Baby naming has suddenly become a hot topic. News sources from Salon.com, to conservative commentator David Brooks have recently weighed in on the significance of a baby's moniker. The Wall Street Journal even framed the naming decision as "the art of 'branding' your newborn."
Parents' stress levels may be rising as the naming the baby becomes a high-stakes decision. Expensive consultants have even cropped up. The Today Show featured a self-proclaimed "nameologist," who charged a couple $300 to help them choose among combinations of Charles, Robert, and Matthew. I say keep the three hundred bucks and choose a name out of a hat if you are that undecided.
Luckily there are many free or low-cost naming tools that can add to the fun rather than the stress of baby naming. In addition to the many books on the topic, from the thematically-organzied Beyond Jennifer & Jason, Madison & Montana, to the encyclopedic 100,000+ Baby Names, there are many free resources available online.
I personally don't gravitate to the baby-naming message boards and chats, though some people really like them. I found that opinionated strangers were not always the most helpful sounding board. Just like previewing potential names to friends in real life, on message boards you can get too many replies along the lines of "I hated this girl in second grade named Tabitha and I would never name my kid that."

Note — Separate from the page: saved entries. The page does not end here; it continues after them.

==> config.mk <==
export PLATFORM = sky130hd
export DESIGN_NAME = icmp_echo_reply_builder
export DESIGN_NICKNAME = d
export VERILOG_FILES = /design/src/hw/rtl/icmp_erb_pkg.sv /design/src/hw/rtl/icmp_erb_parser.sv /design/src/hw/rtl/icmp_erb_serializer.sv /design/src/hw/rtl/icmp_echo_reply_builder.sv
export SDC_FILE = /design/constraint.sdc
export NUM_CORES = 1
export LEC_CHECK = 0
export BUFFER_PORTS_ARGS = -buffer_cell sky130_fd_sc_hd__buf_2
export CAP_MARGIN = 20
export CORE_ASPECT_RATIO = 0.5
export CORE_MARGIN = 4
export CORE_UTILIZATION = 50
export DETAILED_ROUTE_END_ITERATION = 10
export PLACE_DENSITY_LB_ADDON = 0.2
export SETUP_SLACK_MARGIN = 0.02
export SYNTH_ARGS = -nofsm -noshare
export SYNTH_HDL_FRONTEND = slang
export SYNTH_SLANG_ARGS = --single-unit
==> constraint.sdc <==
create_clock -name clk -period 11.6 [get_ports clk]
set_input_delay 2.32 -clock clk [delete_from_list [all_inputs] [get_ports clk]]
set_output_delay 2.32 -clock clk [all_outputs]
set_load 0.03 [all_outputs]
==> src/hw/rtl/icmp_erb_pkg.sv <==
package icmp_erb_pkg;

  localparam logic [15:0] ETHERTYPE_IPV4    = 16'h0800;
  localparam logic [7:0]  IP_PROTO_ICMP     = 8'd1;
  localparam logic [7:0]  ICMP_ECHO_REQUEST = 8'd8;
  localparam logic [7:0]  REPLY_TTL_RESET   = 8'd64;
  localparam logic [7:0]  IP_VER_IHL        = 8'h45;
  localparam int          REPLY_LEN         = 28;
  localparam int          CNT_W             = $clog2(REPLY_LEN);
  localparam logic [CNT_W-1:0] CNT_LAST     = CNT_W'(REPLY_LEN - 1);

  // Fields of one reply, captured when the request frame ends.
  typedef struct packed {
    logic [31:0] target_addr;
    logic [31:0] sender_addr;
    logic [15:0] echo_id;
    logic [15:0] echo_seq;
    logic [15:0] checksum;
  } reply_fields_t;

  typedef struct packed {
    logic          load;
    reply_fields_t fields;
  } reply_req_t;

endpackage

==> src/hw/rtl/icmp_erb_parser.sv <==
module icmp_erb_parser
  import icmp_erb_pkg::*;
(
  input  logic       clk,
  input  logic       rst_n,
  input  logic       in_fire,
  input  logic [7:0] in_byte,
  input  logic       in_last,
  output logic       near_end,
  output reply_req_t req
);

  localparam logic [5:0] FRAME_MIN = 6'd42;

  logic [5:0]  pos_r, pos_nxt;
  logic [15:0] ether_r, ether_nxt;
  logic [7:0]  proto_r, proto_nxt;
  logic [7:0]  icmp_r, icmp_nxt;
  logic [31:0] sender_r, sender_nxt;
  logic [31:0] target_r, target_nxt;
  logic [15:0] id_r, id_nxt;
  logic [15:0] seq_r, seq_nxt;
  logic [16:0] sum1, sum2;
  logic        is_request;

  always_comb begin
    ether_nxt  = ether_r;
    proto_nxt  = proto_r;
    icmp_nxt   = icmp_r;
    sender_nxt = sender_r;
    target_nxt = target_r;
    id_nxt     = id_r;
    seq_nxt    = seq_r;
    if (in_fire) begin
      unique case (pos_r)
        6'd12: ether_nxt[15:8]  = in_byte;
        6'd13: ether_nxt[7:0]   = in_byte;
        6'd23: proto_nxt        = in_byte;
        6'd26: sender_nxt[31:24] = in_byte;
        6'd27: sender_nxt[23:16] = in_byte;
        6'd28: sender_nxt[15:8]  = in_byte;
        6'd29: sender_nxt[7:0]   = in_byte;
        6'd30: target_nxt[31:24] = in_byte;
        6'd31: target_nxt[23:16] = in_byte;
        6'd32: target_nxt[15:8]  = in_byte;
        6'd33: target_nxt[7:0]   = in_byte;
        6'd34: icmp_nxt         = in_byte;
        6'd38: id_nxt[15:8]     = in_byte;
        6'd39: id_nxt[7:0]      = in_byte;
        6'd40: seq_nxt[15:8]    = in_byte;
        6'd41: seq_nxt[7:0]     = in_byte;
        default: ;
      endcase
    end
  end

  // Position of the next byte saturates at the minimum frame length and
  // goes back to zero after every last byte.
  always_comb begin
    pos_nxt = pos_r;
    if (in_fire) begin
      if (in_last) begin
        pos_nxt = '0;
      end else if (pos_r < FRAME_MIN) begin
        pos_nxt = pos_r + 6'd1;
      end
    end
  end

  // The byte at this position or later brings the frame to full length.
  assign near_end = (pos_r >= FRAME_MIN - 6'd1);

  // The header type fields all sit well before the end, so the registered
  // copies already hold their final values when the frame can qualify.
  assign is_request = near_end && (ether_r == ETHERTYPE_IPV4) &&
                      (proto_r == IP_PROTO_ICMP) && (icmp_r == ICMP_ECHO_REQUEST);

  // Folded one's-complement sum of identifier and sequence.
  assign sum1 = {1'b0, id_nxt} + {1'b0, seq_nxt};
  assign sum2 = {1'b0, sum1[15:0]} + {16'd0, sum1[16]};

  always_comb begin
    req.load               = in_fire && in_last && is_request;
    req.fields.target_addr = target_nxt;
    req.fields.sender_addr = sender_nxt;
    req.fields.echo_id     = id_nxt;
    req.fields.echo_seq    = seq_nxt;
    req.fields.checksum    = ~(sum2[15:0] + {15'd0, sum2[16]});
  end

  always_ff @(posedge clk) begin
    if (!rst_n) begin
      pos_r <= '0;
    end else begin
      pos_r <= pos_nxt;
    end
  end

  always_ff @(posedge clk) begin
    ether_r  <= ether_nxt;
    proto_r  <= proto_nxt;
    icmp_r   <= icmp_nxt;
    sender_r <= sender_nxt;
    target_r <= target_nxt;
    id_r     <= id_nxt;
    seq_r    <= seq_nxt;
  end

endmodule

==> src/hw/rtl/icmp_erb_serializer.sv <==
module icmp_erb_serializer
  import icmp_erb_pkg::*;
(
  input  logic       clk,
  input  logic       rst_n,
  input  reply_req_t req,
  input  logic [7:0] ttl,
  output logic       out_valid,
  input  logic       out_ready,
  output logic [7:0] out_reply_byte,
  output logic       out_reply_last
);

  reply_fields_t     fields_r;
  logic              valid_r;
  logic [CNT_W-1:0]  cnt_r;
  logic              fire;

  assign fire = valid_r && out_ready;

  always_ff @(posedge clk) begin
    if (!rst_n) begin
      valid_r <= 1'b0;
      cnt_r   <= '0;
    end else if (req.load) begin
      valid_r <= 1'b1;
      cnt_r   <= '0;
    end else if (fire) begin
      if (cnt_r == CNT_LAST) begin
        valid_r <= 1'b0;
        cnt_r   <= '0;
      end else begin
        cnt_r <= cnt_r + CNT_W'(1);
      end
    end
  end

  always_ff @(posedge clk) begin
    if (req.load) begin
      fields_r <= req.fields;
    end
  end

  always_comb begin
    unique case (cnt_r)
      5'd0:    out_reply_byte = IP_VER_IHL;
      5'd3:    out_reply_byte = 8'(REPLY_LEN);
      5'd8:    out_reply_byte = ttl;
      5'd9:    out_reply_byte = IP_PROTO_ICMP;
      5'd12:   out_reply_byte = fields_r.target_addr[31:24];
      5'd13:   out_reply_byte = fields_r.target_addr[23:16];
      5'd14:   out_reply_byte = fields_r.target_addr[15:8];
      5'd15:   out_reply_byte = fields_r.target_addr[7:0];
      5'd16:   out_reply_byte = fields_r.sender_addr[31:24];
      5'd17:   out_reply_byte = fields_r.sender_addr[23:16];
      5'd18:   out_reply_byte = fields_r.sender_addr[15:8];
      5'd19:   out_reply_byte = fields_r.sender_addr[7:0];
      5'd22:   out_reply_byte = fields_r.checksum[15:8];
      5'd23:   out_reply_byte = fields_r.checksum[7:0];
      5'd24:   out_reply_byte = fields_r.echo_id[15:8];
      5'd25:   out_reply_byte = fields_r.echo_id[7:0];
      5'd26:   out_reply_byte = fields_r.echo_seq[15:8];
      5'd27:   out_reply_byte = fields_r.echo_seq[7:0];
      default: out_reply_byte = 8'd0;
    endcase
  end

  assign out_valid      = valid_r;
  assign out_reply_last = (cnt_r == CNT_LAST);

`ifndef SYNTHESIS
  a_no_load_while_busy: assert property (@(posedge clk) disable iff (!rst_n)
    req.load |-> !valid_r)
    else $error("reply loaded while previous reply still pending");

  a_idle_count_zero: assert property (@(posedge clk) disable iff (!rst_n)
    !valid_r |-> (cnt_r == '0))
    else $error("byte counter not at zero while idle");

  a_done_after_last: assert property (@(posedge clk) disable iff (!rst_n)
    (fire && out_reply_last) |=> !valid_r)
    else $error("reply still valid after its last word");

  a_count_advances: assert property (@(posedge clk) disable iff (!rst_n)
    (fire && !out_reply_last) |=> (valid_r && cnt_r == $past(cnt_r) + CNT_W'(1)))
    else $error("byte counter did not advance on accepted word");
`endif

endmodule

==> src/hw/rtl/icmp_echo_reply_builder.sv <==
// ICMP echo reply builder. Ethernet frame bytes come in on the in_ channel at
// up to one word per clock, with in_frame_last on the final byte. When a frame
// of at least 42 bytes with ethertype IPv4, protocol ICMP and ICMP type echo
// request ends, the block sends a 28-byte IPv4 echo reply on the out_ channel,
// one byte per word, starting the cycle after the frame's last byte is taken;
// the reply ends with out_reply_last. The reply swaps the two addresses, uses
// the TTL last written on the cfg_ port (64 after reset), carries the echo
// identifier and sequence, and leaves the IP header checksum at zero. The
// serializer's byte counter paces the reply. Input runs at one word per cycle
// except that, while a reply is still pending, bytes from the 42nd position of
// a frame on are held off until the cycle after the last reply word is taken.
// IP version, header length and ICMP code are not checked, and a fixed 20-byte
// IP header is assumed.
module icmp_echo_reply_builder
  import icmp_erb_pkg::*;
(
  input  logic       clk,
  input  logic       rst_n,
  input  logic       in_valid,
  output logic       in_ready,
  input  logic [7:0] in_frame_byte,
  input  logic       in_frame_last,
  output logic       out_valid,
  input  logic       out_ready,
  output logic [7:0] out_reply_byte,
  output logic       out_reply_last,
  input  logic       cfg_valid,
  output logic       cfg_ready,
  input  logic [7:0] cfg_reply_ttl
);

  logic       ttl_r;
  logic [7:0] reply_ttl_r;
  logic       in_fire;
  logic       near_end;
  reply_req_t req;

  // Takes every TTL write; writes must come only while idle, not enforced.
  assign cfg_ready = 1'b1;

  always_ff @(posedge clk) begin
    if (!rst_n) begin
      reply_ttl_r <= REPLY_TTL_RESET;
    end else if (cfg_valid) begin
      reply_ttl_r <= cfg_reply_ttl;
    end
  end

  // A byte at or past the 42nd position of any frame waits while the single
  // reply buffer is still draining; all other bytes pass freely.
  assign in_ready = !out_valid || !near_end;
  assign in_fire  = in_valid && in_ready;

  icmp_erb_parser u_parser (
    .clk      (clk),
    .rst_n    (rst_n),
    .in_fire  (in_fire),
    .in_byte  (in_frame_byte),
    .in_last  (in_frame_last),
    .near_end (near_end),
    .req      (req)
  );

  icmp_erb_serializer u_serializer (
    .clk            (clk),
    .rst_n          (rst_n),
    .req            (req),
    .ttl            (reply_ttl_r),
    .out_valid      (out_valid),
    .out_ready      (out_ready),
    .out_reply_byte (out_reply_byte),
    .out_reply_last (out_reply_last)
  );

  // Marks that a TTL write has been seen since reset.
  always_ff @(posedge clk) begin
    if (!rst_n) begin
      ttl_r <= 1'b0;
    end else if (cfg_valid) begin
      ttl_r <= 1'b1;
    end
  end

`ifndef SYNTHESIS
  a_stall_only_near_end: assert property (@(posedge clk) disable iff (!rst_n)
    !in_ready |-> (out_valid && near_end))
    else $error("input held off without a pending reply");

  a_reply_starts_after_request: assert property (@(posedge clk) disable iff (!rst_n)
    req.load |=> (out_valid && !out_reply_last))
    else $error("reply did not start after a qualifying frame");

  a_ttl_written: assert property (@(posedge clk) disable iff (!rst_n)
    (ttl_r && !$past(ttl_r)) |-> ($past(cfg_valid) && reply_ttl_r == $past(cfg_reply_ttl)))
    else $error("TTL register did not take the written word");
`endif

endmodule
**Word-level counts from Yosys, hierarchy flattened**

Cells that the tools add are included.

- Register bits after elaboration: 260
- Input bits: 22
- Output and inout bits: 12
- Logic and storage cells: 106

- Add/subtract/negate cells: 5
- Order comparisons: 2
- Eq/ne operators: 36
- Muxes and demuxes: 23
- Bitwise logic cells: 2
- Reduce and logical (&&, ||, !) cells: 21

Operators by type and width:

| cell | count |
|---|---|
| one-hot mux 8 bit (18 select lines) | 1 |
| two-way mux 8 bit | 12 |
| two-way mux 32 bit | 2 |
| equality test 5 bit, second input constant | 10 |
| equality test 6 x 5 -> 1 bit, second input constant | 7 |
| equality test 6 bit, second input constant | 7 |
| two-way mux 16 bit | 2 |
| equality test 5 x 4 -> 1 bit, second input constant | 6 |
| adder 16 x 1 -> 17 bit | 1 |
| adder 16 x 16 -> 17 bit | 1 |
| adder 16 x 1 -> 16 bit | 1 |
| equality test 16 x 12 -> 1 bit, second input constant | 1 |
| NOT 16 bit | 1 |
| equality test 6 x 4 -> 1 bit, second input constant | 2 |
| two-way mux 6 bit | 2 |
| AND reduction 2 bit | 6 |
| equality test 8 x 1 -> 1 bit, second input constant | 1 |
| equality test 8 x 4 -> 1 bit, second input constant | 1 |
| logical AND 1 bit | 7 |
| adder 6 x 1 -> 6 bit, second input constant | 1 |
| >= comparator 6 bit, second input constant | 1 |
| < comparator 6 bit, second input constant | 1 |
| nonzero test 2 bit | 3 |
| adder 5 x 1 -> 5 bit, second input constant | 1 |
| other kinds (8) | 11 |

**Depth between registers and ports, before layout**

Gate-level depths: netlist (run 1).

- Word-level depth: 9
- Depth in mapped cells: 32
- Gate-level depth less buffers: 31

**Modules after synthesis**

From an unflattened synthesis (run 1), not the netlist that was laid out.

- Cell total of the unflattened synthesis: 957
- Area total of the unflattened synthesis: 11937.7 µm²

By module, submodules not included:

| module | instances | cells each | area each (µm²) | sequential area each (µm²) |
|---|---|---|---|---|
| icmp_erb_parser | 1 | 620 | 6835.3 | 3002.9 |
| icmp_erb_serializer | 1 | 308 | 4782.1 | 3483.3 |
| icmp_echo_reply_builder | 1 | 29 | 320.3 | 160.2 |

**Least setup slack after synthesis (run 1)**

No wires, ideal clock.

- Path type: input port to flip-flop
- From: input port in_valid
- To: register u_serializer.fields_r[15] in the netlist's numbering, data pin
- Library setup time: 0.287 ns
- Arrival time: 8.722 ns
- Data required time: 11.313 ns
- Setup slack: 2.591 ns
- Cell stages on the path: 30
- Buffers on the path: 1
- Path through: nand3b_1 -> a21o_1 -> nor2_1 -> clkbuf_1 -> mux2_2 -> ha_1 -> inv_1 -> fa_1 -> o31ai_1 -> a21oi_2 -> nor4b_4 -> a311oi_1 -> o31ai_1 -> a21oi_1 -> o21ai_0 -> a21o_1 -> ha_1 -> ha_1 -> nand2_1 -> inv_1 -> nand4_2 -> nand4b_1 -> or3_1 -> nor4_1 -> ha_1 -> nand4_1 -> or4b_4 -> or3_4 -> o31ai_1 -> a311oi_1

RTL lines:

| element | line | source |
|---|---|---|
| start: declaration | icmp_echo_reply_builder.sv:19 | `input logic in_valid,` |
| end signal: assignment | icmp_erb_serializer.sv:40 | `fields_r <= req.fields;` |
| end: declaration | icmp_erb_serializer.sv:14 | `reply_fields_t fields_r;` |

==> results of run 1 <==
cells by family after synthesis:
logic type / Yosys count / synth area share (%)
AOI/OAI and AO/OA: 133 / 9.13
and+or+nand+nor: 244 / 11.6
xor gates and xnor gates: 51 / 4.57
muxes: 102 / 10.1
adders and majority gates: 32 / 3.60
other: 1 / 0.0333
buffers and inverters: 52 / 1.84
DFF: 260 / 59.1
per-layer routing:
| metal | global-route usage [%] | wire, um |
|---|---|---|
| met1 | 36.0 | 13700 |
| met2 | 32.5 | 12000 |
| met3 | 3.92 | 2200 |
| met4 | 5.35 | 604 |
| met5 | 0 | 0 |
flip-flops by register name, indices dropped and copies added (netlist names):
name                    flops
reply_ttl_r                 8
u_serializer.out_valid      1
u_serializer.cnt_r          5
u_parser.id_r              16
u_parser.sender_r          32
u_parser.ether_r           16
u_parser.icmp_r             8
u_parser.proto_r            8
u_serializer.fields_r     112
u_parser.target_r          32
u_parser.pos_r              6
u_parser.seq_r             16
worst max-delay path, delay by kind of cell:
family	cells	cell delay [ps]
and+or+nand+nor	11	3570
AOI/OAI and AO/OA	10	1940
adders and majority gates	5	1250
muxes	1	370
buffers and inverters	3	310
per-stage QoR:
step                      setup WS [ps]  instances  area (um^2)
after floorplan                    2590        875        11200
after global placement             1870       1180        11700
after detailed placement           1630       1180        11700
after CTS                          2170       1224        12500
after global routing               1570       1224        12500
final                              2060       1225        12500
cells in the mapped netlist, types with 6 or more instances:
cell type | count | area [um^2]
and4_1 | 6 | 52.6
nand3b_1 | 8 | 60.1
nand4_1 | 10 | 62.6
dfxtp_1 | 116 | 2320
nand3_1 | 17 | 85.1
nor2_1 | 41 | 154
o21ai_0 | 9 | 45.0
ha_1 | 30 | 375
a222oi_1 | 14 | 140
a22oi_1 | 22 | 165
mux2i_1 | 10 | 100
and2_1 | 13 | 81.3
nor2b_1 | 13 | 81.3
mux2_2 | 92 | 1040
clkbuf_1 | 25 | 93.8
inv_1 | 19 | 71.3
edfxtp_1 | 144 | 4320
xnor2_1 | 23 | 201
a21o_1 | 7 | 52.6
a221oi_1 | 7 | 61.3
a22o_1 | 6 | 52.6
xor2_1 | 22 | 193
nand2_1 | 75 | 282
a211oi_1 | 7 | 52.6
a21oi_1 | 18 | 90.1
nor4_1 | 9 | 56.3
nor3_1 | 11 | 55.1
and3_1 | 10 | 62.6
worst max path at each step:
| stage | end | slack, ps |
|---|---|---|
| 3_3_place_gp | u_serializer.fields_r[15]$_DFFE_PP_ | 1870 |
| 6_report | u_serializer.fields_r[15]$_DFFE_PP_ | 2060 |
| 2_1_floorplan | u_serializer.fields_r[15]$_DFFE_PP_ | 2590 |
| 5_1_grt | u_serializer.fields_r[15]$_DFFE_PP_ | 1570 |
| 3_5_place_dp | u_serializer.fields_r[15]$_DFFE_PP_ | 1630 |
| 4_1_cts | u_serializer.fields_r[15]$_DFFE_PP_ | 2170 |
power by group:
part           internal [uW]  switching, uW  total [uW]
logic                   8.28           20.3        28.6
clock network            492            336         828
registers                965           2.08         967
area by class of cell:
type                       count  area, um^2
clock buffer                  33         664
clock inverter                11         169
sequential                   260        6650
tap                          300         375
antenna                        1        2.50
fill                        1802        9340
multi-input combinational    563        4400
timing repair buffer          38         205
inverter                      19        73.8
==> run summary, run 1 <==
Number of synthesized flops with an enable pin: 144
H-tree depth: 1
Hold Slack: 473 ps
Max_slew headroom: 34.8%
Synth unique cells: 78
Total GRT Usage: 22.7%
Asr flop ratio synth: 0%
Total power: 1820 uW
Ys flop type: edfxtp_1
Syn Inst Count: 875
Slew Viols, Final: 0
Most common cell after layout, fill and taps aside: edfxtp_1
Final GP Congestion: 0.861
Initial core utilization: 51.4%
Status: finished clean
Num CTS Buffers: 24
Max Freq: 105 MHz
Most numerous cell on the critical path: ha_1
First-pass GRT wire length: 43100 um
Vias in the first global route: 6996
Die ar.: 0.0251 mm^2
HPWL Detailed: 19800 um
Post-route ant nets: 0
Final Core Density: 57.3%
DRT iter0 DRCs: 895
Hold path startpoint: u_parser.target_r[17]$_DFF_P_
CP Class: in2reg
Hold Crit Depth: 1
Final Critical Period: 9540 ps
PwrDens: 146 mW/mm^2
CTS Hold Bufs: 0
Seq cells post-synth: 260
DRT Wirelength: 28500 um
CTS tree: built
Leakage power: 0.00460 uW
Commonest cells after routing, fill and taps aside: 144 x edfxtp_1, 116 x dfxtp_1, 92 x mux2_2, 75 x nand2_1, 41 x nor2_1
Worst Skew: 15.6 ps
Syn_area_per_cell: 12.9 um^2
Die X: 220 um
Mapped Nets: 928
Clk sink count: 260
NumNets Final: 959
Critical Path Source Type: input pin
Worst hold-check path type: reg2reg
CTS root buf: clkbuf_16
Die Y-Extent: 114 um
Final setup fails: 0
DRC: 0
Setup bufs post-CTS: 0
Area Overhead vs Synth: 11.4%
Initial DRT Pass Iterations: 6
Post_cts resized: 0
Largest net degree at the start of global routing: 74
Clock slew at reported path FFs: 60 ps
Synthesized area: 0.0112 mm^2
Critical R2R Capture: u_serializer.fields_r[15]$_DFFE_PP_
Worst Max-Slew Pin Slew: 978 ps
Worst path required time: 11830 ps
Grt total ovfl: 0
Vias per inst: 6.01
YS warnings: 0
RSZ-0062 raised after global routing: no
Worst skew pair latency: 530 ps
Max FO, Critical Path: 8
Clock tree buffer depth: 3
Critical path arrival: 9770 ps
Antenna violations before repair: 1
Sink of the worst hold path: u_parser.target_r[17]$_DFF_P_
Critical-path cell with the highest stage delay: or4b_4
MaxCap Viol Count: 0
Cells on worst reg2reg path: 31
Worst reg-to-reg setup slack: 3060 ps
Endpoints failing hold: 0
Port-buffer cells: 32
Slowest Stage Delay on Critical Path: 560 ps
Vias after detailed routing: 7361
Layout cell share with drive strength beyond 1: 20.8%
Worst flop-to-flop path startpoint: u_parser.pos_r[1]$_SDFFE_PN0P_
Cell Rows: 38
Peak supply drop: 0.0989 mV
Wire length per cell: 23.3 um
Final period util: 82.2%
CORE AREA: 0.0219 mm^2
IO Count: 34
Final setup TNS: 0 ps
CP endpoint kind: flip-flop
Worst Setup SP: in_valid
Seq/Total Area, Yosys: 59.1%
No activity file was read; power rests on OpenSTA's default activity.
==> run 2, diff against run 1 <==
- ABC_AREA: not set -> 1
- clock period: 11.6 -> 8.7 ns (I/O delays scaled with it)
==> run 2 against run 1 <==
Sequential power up 34%; combinational power up 44%; setup slack got worse by 330 ps; flip-flop and latch count unchanged; via count increased by 21%; power increased by 36%; core utilization increased by 0.24 points; global-route usage increased by 1.1 points; die area rose by 4.5%; final cell count up 32%; largest cell class unchanged; largest power group unchanged; highest routed layer unchanged.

I have found two free online resources that are a lot of fun to use. Baby Name Wizard author Laura Wattenberg has created two cool programs. The Name Voyager program graphs historical naming trends. It can show you which older names are making comebacks, like Ella or Lillian, and tell you whether a name you think is original is actually speeding up the popularity charts.
Wattenberg has also developed an artificial intelligence tool called Nymbler. You input names that you like in order to generate additional suggestions. This creates a cool web of possibilities, especially if you have a set of relative or sibling names you want to consider. I entered the names of the six Brady kids. If Marcia, Greg, Jan, Peter, Cindy and Bobby had a new baby brother or sister, "Vicki" or "Kip" would fit right in.
As for some common-sense tips on selecting a baby name, I have three suggestions. First, don't get swayed by celebrity trends. Shiloh Jolie-Pitt and Suri Cruise already have strange, over-the-top lives as the children of celebrities. They can probably carry off their highly unusual names. Second, be kind and go out of your way to avoid names that "brand" kids as bully targets. I don't know how many of these "Harry Butts" stories are urban legends, but I do know that kids will latch on to "weird" names as a source of teasing. And finally, I am not a fan of "kreativ" spelling or hard-to-pronounce names. Kids shouldn't have to go through their whole lives constantly correcting other people's mistakes.
Naming the baby can be a fun process. Don't stress out too much about it ahead of time. After all, many parents report that meeting the baby after it has been born is the most important test to select a name that fits.